1. Confirm current directory is a git repository (`git rev-parse --git-dir`)
2. Confirm working tree is clean (`git status --porcelain` → empty output)
3. Confirm current HEAD is on a named branch (not detached)
4. Check no stale lock files (`loop-results.tsv.lock`)
5. Resolve scope glob — confirm at least one file matches
6. Dry-run verify command — confirm it exits 0 and outputs a number
7. Dry-run guard command (if set) — confirm it exits 0
8. Record **baseline metric** as iteration 0 in `loop-results.tsv`
---
## Phase 1: Review
Read context before every iteration — do not skip even if "nothing changed".
```bash
git log --oneline -20 # recent history
git diff HEAD~1 # last change detail
cat loop-results.tsv # full results so far
```
Extract patterns:
- Which file types / functions yielded improvements?
- Which changes were consistently discarded?
- Is the metric trending, plateauing, or oscillating?
---
## Phase 2: Ideate
Pick **ONE** focused change. Rules:
- **Exploit** patterns from successful iterations
- **Avoid** repeating failed patterns (same file + same approach)
- **Atomicity test:** describe the change in one sentence. If the sentence contains "and", split into two iterations.
- Prefer high-leverage targets (files with low coverage, large bundle contributors, most lint errors)
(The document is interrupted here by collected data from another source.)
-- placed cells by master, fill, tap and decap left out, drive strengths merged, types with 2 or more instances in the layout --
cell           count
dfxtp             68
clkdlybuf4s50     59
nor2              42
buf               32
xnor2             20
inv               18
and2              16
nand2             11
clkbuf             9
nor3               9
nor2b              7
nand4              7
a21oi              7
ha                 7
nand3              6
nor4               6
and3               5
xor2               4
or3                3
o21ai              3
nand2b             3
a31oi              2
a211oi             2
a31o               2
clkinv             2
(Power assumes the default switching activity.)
- When stuck (3+ consecutive discards on same area), pivot to a different file or technique
---
## Phase 3: Modify
- Edit files within `Scope` only
- **Never** modify files referenced by the `Guard` command
- Ensure syntax is valid after edit (run `tsc --noEmit` or equivalent linter for the language)
- Keep changes minimal — one logical unit
---
## Phase 4: Commit
Commit **before** running verification. Git is the undo mechanism, not a post-hoc save.
```bash
git add <changed files>
git commit -m "loop(iter-N): <one-line description>"
```
Convention: `loop(iter-N):` prefix enables log filtering later.
---
## Phase 5: Verify
Run the configured verify command. Extract the numeric result.
```bash
RESULT=$(eval "$VERIFY_CMD")
DELTA=$(echo "$RESULT - $PREV_METRIC" | bc)
```
### Crash Recovery
| Outcome | Meaning | Action |
|---------|---------|--------|
| Exit 0, number printed | Success | Proceed to Phase 5.5 / 6 |
| Exit 0, no number | Bad command | Log `error:no-number`, revert, fix verify cmd |
| Exit non-zero | Verify crash | Log `error:verify-crash`, revert, treat as discard |
| Timeout (>30s) | Too slow | Log `error:timeout`, abort loop, surface to user |
---
## Phase 5.5: Guard (optional — skip if no Guard configured)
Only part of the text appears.